*Problem details:* Print, in exact form, the lines below from the one containing "not counted) |" through the one containing "i_cur[63] | 1.46 | 6 |", and omit all others.

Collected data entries
Content starts

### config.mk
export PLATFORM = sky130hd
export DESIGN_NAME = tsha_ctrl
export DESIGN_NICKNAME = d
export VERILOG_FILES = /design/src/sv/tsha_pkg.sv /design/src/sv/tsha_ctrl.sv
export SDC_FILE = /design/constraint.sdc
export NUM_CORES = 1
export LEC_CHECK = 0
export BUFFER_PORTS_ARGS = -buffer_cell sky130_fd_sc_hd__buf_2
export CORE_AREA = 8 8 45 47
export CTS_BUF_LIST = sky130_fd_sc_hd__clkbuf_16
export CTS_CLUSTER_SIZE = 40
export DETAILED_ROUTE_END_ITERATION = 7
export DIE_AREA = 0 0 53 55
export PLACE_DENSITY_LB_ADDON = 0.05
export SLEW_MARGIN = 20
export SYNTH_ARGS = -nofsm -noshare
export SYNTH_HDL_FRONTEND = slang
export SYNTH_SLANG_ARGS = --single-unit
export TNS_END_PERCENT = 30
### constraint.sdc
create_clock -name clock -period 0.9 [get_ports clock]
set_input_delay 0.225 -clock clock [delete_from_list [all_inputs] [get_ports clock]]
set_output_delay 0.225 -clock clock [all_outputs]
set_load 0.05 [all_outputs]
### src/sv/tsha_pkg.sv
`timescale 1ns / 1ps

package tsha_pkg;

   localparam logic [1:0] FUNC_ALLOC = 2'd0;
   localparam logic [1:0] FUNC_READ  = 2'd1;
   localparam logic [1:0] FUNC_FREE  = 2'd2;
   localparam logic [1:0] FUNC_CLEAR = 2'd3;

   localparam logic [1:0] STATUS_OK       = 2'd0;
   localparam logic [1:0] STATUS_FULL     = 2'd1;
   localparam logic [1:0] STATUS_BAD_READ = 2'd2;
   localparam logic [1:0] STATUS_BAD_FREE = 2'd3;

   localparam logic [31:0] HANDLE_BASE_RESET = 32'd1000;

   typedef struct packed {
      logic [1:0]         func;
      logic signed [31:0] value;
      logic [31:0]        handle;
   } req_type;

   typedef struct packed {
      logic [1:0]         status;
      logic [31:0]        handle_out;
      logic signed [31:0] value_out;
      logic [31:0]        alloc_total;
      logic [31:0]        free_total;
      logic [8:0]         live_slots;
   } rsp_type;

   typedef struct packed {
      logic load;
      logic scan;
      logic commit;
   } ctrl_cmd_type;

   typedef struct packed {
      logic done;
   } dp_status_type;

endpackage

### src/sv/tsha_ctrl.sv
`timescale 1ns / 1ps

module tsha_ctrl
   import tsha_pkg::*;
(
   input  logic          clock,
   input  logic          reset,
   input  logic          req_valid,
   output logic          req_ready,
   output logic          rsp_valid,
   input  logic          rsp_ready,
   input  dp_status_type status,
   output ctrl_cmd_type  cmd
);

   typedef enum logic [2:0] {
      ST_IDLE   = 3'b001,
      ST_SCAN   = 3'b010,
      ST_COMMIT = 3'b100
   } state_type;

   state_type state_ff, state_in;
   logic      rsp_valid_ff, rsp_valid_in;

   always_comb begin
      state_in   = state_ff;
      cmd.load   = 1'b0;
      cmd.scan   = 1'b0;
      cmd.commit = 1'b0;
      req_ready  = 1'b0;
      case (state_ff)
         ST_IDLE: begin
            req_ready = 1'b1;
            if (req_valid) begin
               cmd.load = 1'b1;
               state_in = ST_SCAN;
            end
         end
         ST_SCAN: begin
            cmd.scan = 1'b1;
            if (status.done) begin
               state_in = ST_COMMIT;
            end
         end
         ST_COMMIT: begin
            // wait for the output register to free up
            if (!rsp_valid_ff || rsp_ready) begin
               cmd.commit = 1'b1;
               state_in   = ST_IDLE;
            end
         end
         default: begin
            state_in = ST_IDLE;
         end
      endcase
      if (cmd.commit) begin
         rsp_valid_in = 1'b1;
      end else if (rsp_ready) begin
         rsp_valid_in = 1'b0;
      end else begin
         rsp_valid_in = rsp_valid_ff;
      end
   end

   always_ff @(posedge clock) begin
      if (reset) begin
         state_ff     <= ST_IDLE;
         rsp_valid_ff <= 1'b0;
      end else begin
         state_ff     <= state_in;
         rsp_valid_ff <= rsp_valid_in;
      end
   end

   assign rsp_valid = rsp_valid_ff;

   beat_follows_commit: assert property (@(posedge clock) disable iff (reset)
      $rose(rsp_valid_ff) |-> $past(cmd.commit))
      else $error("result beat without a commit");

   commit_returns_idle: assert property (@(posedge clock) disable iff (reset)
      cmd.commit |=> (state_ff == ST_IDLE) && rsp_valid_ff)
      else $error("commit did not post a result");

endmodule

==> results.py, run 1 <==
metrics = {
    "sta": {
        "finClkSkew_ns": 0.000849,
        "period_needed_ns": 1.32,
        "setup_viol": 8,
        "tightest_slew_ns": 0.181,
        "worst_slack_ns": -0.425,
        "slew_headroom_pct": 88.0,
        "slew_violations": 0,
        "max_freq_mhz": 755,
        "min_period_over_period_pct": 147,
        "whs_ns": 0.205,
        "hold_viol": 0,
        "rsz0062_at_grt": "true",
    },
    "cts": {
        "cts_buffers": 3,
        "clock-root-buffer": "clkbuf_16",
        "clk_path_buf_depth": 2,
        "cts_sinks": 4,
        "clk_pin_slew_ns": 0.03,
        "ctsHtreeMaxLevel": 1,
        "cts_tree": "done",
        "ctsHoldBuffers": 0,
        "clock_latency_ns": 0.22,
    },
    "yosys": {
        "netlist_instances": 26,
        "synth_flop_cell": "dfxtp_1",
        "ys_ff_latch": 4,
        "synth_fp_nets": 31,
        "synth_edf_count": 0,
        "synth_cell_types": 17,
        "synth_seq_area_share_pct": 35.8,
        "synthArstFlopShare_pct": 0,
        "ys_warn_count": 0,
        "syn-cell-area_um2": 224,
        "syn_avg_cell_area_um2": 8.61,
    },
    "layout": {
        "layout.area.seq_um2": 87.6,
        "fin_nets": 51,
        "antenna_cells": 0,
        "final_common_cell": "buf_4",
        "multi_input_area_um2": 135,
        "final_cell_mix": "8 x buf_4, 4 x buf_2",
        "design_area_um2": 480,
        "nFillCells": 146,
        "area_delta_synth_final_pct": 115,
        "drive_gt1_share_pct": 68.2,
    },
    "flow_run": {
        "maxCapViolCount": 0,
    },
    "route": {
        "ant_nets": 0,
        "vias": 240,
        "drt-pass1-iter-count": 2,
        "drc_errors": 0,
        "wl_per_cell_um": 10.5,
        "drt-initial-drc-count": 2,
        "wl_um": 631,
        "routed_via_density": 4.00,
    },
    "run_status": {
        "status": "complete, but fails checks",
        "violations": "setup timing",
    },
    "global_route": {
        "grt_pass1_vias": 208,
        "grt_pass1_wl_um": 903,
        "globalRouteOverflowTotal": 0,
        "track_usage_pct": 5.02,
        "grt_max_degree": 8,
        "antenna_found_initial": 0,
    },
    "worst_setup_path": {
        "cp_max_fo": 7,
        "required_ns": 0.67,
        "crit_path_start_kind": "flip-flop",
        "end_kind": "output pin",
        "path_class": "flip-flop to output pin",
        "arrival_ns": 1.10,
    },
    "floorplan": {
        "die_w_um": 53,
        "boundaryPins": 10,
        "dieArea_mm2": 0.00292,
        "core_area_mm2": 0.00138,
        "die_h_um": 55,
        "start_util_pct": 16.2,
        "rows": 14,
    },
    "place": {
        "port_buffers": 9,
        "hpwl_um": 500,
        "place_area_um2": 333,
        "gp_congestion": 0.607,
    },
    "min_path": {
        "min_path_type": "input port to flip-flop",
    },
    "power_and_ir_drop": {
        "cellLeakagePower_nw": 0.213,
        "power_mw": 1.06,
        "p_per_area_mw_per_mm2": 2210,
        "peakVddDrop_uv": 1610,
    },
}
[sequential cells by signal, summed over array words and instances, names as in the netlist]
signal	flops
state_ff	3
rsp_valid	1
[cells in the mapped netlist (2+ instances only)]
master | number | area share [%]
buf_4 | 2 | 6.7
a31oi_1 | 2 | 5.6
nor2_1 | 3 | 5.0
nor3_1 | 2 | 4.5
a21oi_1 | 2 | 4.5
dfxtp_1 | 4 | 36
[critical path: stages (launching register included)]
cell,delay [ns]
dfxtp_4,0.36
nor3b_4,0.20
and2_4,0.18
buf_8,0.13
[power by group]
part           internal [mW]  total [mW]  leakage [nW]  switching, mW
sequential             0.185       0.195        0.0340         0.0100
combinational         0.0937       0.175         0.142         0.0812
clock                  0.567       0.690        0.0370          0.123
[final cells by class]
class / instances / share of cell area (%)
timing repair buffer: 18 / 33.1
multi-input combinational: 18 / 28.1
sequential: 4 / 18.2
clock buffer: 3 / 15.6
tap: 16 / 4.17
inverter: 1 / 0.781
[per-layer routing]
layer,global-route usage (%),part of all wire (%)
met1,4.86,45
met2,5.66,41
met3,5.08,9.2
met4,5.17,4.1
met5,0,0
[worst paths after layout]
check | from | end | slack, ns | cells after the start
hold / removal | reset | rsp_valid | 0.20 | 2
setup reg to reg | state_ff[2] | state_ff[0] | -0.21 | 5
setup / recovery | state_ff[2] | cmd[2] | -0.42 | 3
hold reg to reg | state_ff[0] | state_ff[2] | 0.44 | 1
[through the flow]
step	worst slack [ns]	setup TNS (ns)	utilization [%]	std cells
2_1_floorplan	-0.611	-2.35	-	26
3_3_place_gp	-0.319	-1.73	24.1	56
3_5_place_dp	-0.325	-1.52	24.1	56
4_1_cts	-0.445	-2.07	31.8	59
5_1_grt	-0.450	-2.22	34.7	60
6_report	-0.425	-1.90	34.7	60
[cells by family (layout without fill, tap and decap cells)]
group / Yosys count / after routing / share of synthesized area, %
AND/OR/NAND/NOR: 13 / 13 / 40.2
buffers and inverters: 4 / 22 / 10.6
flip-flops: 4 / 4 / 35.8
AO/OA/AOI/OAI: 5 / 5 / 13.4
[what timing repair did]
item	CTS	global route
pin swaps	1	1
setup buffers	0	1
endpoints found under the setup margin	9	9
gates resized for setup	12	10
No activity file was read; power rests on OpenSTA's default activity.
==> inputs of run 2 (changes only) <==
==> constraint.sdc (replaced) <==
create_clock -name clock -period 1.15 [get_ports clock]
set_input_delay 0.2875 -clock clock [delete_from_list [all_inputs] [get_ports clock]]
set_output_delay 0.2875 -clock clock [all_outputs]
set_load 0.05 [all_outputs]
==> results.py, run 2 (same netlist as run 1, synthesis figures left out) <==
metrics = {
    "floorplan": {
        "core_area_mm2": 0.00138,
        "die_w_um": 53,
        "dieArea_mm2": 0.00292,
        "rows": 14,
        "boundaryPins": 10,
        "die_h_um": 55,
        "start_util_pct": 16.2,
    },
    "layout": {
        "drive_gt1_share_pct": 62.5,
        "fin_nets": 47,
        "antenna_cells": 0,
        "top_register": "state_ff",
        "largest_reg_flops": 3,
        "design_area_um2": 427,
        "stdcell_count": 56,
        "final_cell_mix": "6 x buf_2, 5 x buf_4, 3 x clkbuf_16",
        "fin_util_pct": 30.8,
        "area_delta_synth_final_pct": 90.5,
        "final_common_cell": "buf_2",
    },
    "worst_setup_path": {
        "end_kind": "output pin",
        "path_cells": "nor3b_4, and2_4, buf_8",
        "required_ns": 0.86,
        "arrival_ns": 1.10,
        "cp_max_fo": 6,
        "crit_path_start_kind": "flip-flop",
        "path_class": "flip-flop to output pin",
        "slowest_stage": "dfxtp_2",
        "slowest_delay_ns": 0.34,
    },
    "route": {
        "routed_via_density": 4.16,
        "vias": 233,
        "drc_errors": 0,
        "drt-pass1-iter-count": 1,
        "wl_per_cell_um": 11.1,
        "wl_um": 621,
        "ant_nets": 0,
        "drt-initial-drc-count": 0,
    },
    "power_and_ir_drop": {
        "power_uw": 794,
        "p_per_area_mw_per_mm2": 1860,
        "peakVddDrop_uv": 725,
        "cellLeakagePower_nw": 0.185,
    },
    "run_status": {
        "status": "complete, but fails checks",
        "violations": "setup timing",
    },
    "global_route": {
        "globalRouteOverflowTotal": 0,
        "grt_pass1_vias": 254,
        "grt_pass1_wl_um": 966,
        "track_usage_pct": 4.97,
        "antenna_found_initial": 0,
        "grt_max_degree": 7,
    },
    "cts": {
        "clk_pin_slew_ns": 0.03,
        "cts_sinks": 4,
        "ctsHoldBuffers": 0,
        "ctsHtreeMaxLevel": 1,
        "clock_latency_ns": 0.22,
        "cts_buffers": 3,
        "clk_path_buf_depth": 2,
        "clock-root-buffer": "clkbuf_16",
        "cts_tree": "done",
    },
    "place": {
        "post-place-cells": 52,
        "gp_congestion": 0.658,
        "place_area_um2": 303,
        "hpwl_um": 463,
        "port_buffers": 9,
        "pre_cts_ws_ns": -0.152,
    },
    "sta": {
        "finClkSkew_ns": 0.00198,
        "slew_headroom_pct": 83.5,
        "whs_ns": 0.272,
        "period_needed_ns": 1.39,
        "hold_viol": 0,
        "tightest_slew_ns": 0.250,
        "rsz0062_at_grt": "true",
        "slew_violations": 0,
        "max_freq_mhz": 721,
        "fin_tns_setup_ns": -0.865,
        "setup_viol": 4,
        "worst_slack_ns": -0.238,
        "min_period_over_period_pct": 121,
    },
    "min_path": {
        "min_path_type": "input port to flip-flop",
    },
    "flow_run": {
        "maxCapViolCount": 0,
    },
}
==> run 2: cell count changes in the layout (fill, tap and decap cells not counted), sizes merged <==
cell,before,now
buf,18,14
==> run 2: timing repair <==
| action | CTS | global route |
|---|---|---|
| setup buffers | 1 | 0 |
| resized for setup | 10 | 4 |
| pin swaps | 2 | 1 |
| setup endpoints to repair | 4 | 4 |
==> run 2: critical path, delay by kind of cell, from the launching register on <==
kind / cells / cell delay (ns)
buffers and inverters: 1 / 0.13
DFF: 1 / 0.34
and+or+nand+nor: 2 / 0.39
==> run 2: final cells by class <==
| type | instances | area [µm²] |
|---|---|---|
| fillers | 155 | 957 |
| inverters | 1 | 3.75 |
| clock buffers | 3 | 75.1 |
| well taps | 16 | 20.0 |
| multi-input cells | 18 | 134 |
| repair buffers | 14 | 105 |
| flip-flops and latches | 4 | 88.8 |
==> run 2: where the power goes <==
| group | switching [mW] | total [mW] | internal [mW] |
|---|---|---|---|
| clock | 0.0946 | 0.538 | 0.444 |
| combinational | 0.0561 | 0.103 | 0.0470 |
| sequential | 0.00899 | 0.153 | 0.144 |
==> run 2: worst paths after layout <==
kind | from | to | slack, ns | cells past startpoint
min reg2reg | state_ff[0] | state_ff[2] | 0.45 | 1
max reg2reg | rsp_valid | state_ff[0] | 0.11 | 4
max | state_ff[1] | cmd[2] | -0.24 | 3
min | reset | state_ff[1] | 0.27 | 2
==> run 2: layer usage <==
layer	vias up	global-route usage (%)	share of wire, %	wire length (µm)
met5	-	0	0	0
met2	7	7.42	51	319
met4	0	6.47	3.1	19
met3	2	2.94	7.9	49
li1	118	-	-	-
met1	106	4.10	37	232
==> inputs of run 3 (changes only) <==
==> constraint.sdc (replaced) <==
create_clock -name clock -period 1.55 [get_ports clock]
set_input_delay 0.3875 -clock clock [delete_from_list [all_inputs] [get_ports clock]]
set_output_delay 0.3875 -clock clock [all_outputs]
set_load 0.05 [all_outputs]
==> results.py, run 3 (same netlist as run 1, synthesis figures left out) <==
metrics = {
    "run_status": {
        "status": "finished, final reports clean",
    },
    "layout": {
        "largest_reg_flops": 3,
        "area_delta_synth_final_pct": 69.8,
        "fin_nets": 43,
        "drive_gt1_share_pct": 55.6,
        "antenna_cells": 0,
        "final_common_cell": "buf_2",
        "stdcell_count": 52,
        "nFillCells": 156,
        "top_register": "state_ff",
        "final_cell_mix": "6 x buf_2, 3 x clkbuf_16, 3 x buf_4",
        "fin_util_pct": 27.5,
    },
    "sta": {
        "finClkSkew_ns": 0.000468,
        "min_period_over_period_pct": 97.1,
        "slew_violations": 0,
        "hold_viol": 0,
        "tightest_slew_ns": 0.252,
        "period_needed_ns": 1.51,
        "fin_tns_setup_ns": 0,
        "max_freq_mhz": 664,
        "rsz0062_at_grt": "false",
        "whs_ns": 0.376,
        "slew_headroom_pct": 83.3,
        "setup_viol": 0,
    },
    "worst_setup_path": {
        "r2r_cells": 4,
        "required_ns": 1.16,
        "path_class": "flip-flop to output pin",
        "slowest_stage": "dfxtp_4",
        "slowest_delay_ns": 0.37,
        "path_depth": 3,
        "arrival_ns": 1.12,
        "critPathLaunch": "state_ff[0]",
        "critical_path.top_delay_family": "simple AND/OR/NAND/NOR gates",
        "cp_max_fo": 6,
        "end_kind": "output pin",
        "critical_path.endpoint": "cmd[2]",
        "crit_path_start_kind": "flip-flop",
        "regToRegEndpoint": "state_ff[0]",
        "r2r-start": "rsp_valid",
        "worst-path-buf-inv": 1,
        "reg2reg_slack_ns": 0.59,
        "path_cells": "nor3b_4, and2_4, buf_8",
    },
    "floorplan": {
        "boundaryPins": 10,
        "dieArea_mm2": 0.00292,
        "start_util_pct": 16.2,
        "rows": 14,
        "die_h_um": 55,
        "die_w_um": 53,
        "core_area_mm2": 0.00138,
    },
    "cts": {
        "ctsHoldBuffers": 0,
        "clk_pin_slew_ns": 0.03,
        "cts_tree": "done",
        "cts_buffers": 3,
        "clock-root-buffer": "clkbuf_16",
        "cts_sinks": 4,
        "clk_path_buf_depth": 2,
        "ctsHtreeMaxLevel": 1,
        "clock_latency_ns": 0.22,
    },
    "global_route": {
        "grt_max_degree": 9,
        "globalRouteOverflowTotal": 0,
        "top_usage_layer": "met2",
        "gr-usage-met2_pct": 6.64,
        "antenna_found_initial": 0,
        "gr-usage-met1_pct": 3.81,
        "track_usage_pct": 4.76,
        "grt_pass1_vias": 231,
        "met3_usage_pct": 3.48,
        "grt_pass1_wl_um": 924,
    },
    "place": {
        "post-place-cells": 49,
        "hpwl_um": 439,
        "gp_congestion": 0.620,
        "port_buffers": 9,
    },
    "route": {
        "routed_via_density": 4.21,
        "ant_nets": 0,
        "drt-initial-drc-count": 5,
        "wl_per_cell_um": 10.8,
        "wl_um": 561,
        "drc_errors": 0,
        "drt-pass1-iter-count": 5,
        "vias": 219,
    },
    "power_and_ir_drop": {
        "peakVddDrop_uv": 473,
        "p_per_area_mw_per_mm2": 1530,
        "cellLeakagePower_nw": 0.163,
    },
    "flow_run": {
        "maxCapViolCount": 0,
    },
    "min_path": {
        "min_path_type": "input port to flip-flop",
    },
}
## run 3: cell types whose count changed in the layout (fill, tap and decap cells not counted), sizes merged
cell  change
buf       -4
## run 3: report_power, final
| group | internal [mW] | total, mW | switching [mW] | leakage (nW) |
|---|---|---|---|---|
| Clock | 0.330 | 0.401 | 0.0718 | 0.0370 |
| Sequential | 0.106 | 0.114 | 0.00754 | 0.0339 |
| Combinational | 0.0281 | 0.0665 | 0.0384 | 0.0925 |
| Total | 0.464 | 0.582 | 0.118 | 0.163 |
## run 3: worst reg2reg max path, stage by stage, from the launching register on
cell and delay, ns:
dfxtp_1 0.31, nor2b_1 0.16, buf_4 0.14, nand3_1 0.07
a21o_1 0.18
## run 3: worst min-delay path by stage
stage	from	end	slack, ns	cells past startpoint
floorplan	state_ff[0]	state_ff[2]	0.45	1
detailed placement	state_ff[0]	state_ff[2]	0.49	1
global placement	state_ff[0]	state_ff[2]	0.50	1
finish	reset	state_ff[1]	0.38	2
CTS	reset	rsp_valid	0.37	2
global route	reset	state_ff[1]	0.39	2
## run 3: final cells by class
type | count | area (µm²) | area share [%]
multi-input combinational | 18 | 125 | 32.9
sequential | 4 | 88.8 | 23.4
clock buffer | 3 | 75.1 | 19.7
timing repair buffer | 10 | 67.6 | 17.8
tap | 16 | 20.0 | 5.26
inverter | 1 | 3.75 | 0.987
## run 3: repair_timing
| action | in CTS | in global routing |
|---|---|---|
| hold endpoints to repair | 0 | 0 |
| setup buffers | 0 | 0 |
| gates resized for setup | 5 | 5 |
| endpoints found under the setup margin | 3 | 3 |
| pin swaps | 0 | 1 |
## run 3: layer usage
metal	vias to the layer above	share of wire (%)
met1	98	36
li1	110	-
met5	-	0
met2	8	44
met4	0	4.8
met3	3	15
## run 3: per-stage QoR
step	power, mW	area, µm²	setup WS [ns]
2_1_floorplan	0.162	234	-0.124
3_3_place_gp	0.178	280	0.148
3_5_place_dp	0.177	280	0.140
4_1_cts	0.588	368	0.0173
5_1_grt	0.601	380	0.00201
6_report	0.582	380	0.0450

Content ends
Content starts

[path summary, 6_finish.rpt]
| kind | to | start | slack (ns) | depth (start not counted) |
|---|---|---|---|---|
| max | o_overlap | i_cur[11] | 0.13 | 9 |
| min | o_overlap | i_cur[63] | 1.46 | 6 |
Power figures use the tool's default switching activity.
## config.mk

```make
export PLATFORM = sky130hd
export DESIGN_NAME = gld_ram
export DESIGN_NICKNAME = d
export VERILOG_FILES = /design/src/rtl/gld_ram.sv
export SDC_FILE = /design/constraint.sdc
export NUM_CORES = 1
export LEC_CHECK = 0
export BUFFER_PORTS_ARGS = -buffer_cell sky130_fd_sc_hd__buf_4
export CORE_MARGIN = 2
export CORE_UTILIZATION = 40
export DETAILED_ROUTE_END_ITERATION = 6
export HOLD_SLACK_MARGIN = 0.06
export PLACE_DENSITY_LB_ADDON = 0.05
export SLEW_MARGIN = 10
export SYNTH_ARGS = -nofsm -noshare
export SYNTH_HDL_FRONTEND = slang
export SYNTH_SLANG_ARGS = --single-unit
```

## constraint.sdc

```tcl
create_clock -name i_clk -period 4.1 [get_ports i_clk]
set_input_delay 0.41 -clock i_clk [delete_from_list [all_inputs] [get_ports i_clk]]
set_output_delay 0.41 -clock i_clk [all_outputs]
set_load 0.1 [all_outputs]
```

Content ends

*Result of the exercise:*
| kind | to | start | slack (ns) | depth (start not counted) |
|---|---|---|---|---|
| max | o_overlap | i_cur[11] | 0.13 | 9 |
| min | o_overlap | i_cur[63] | 1.46 | 6 |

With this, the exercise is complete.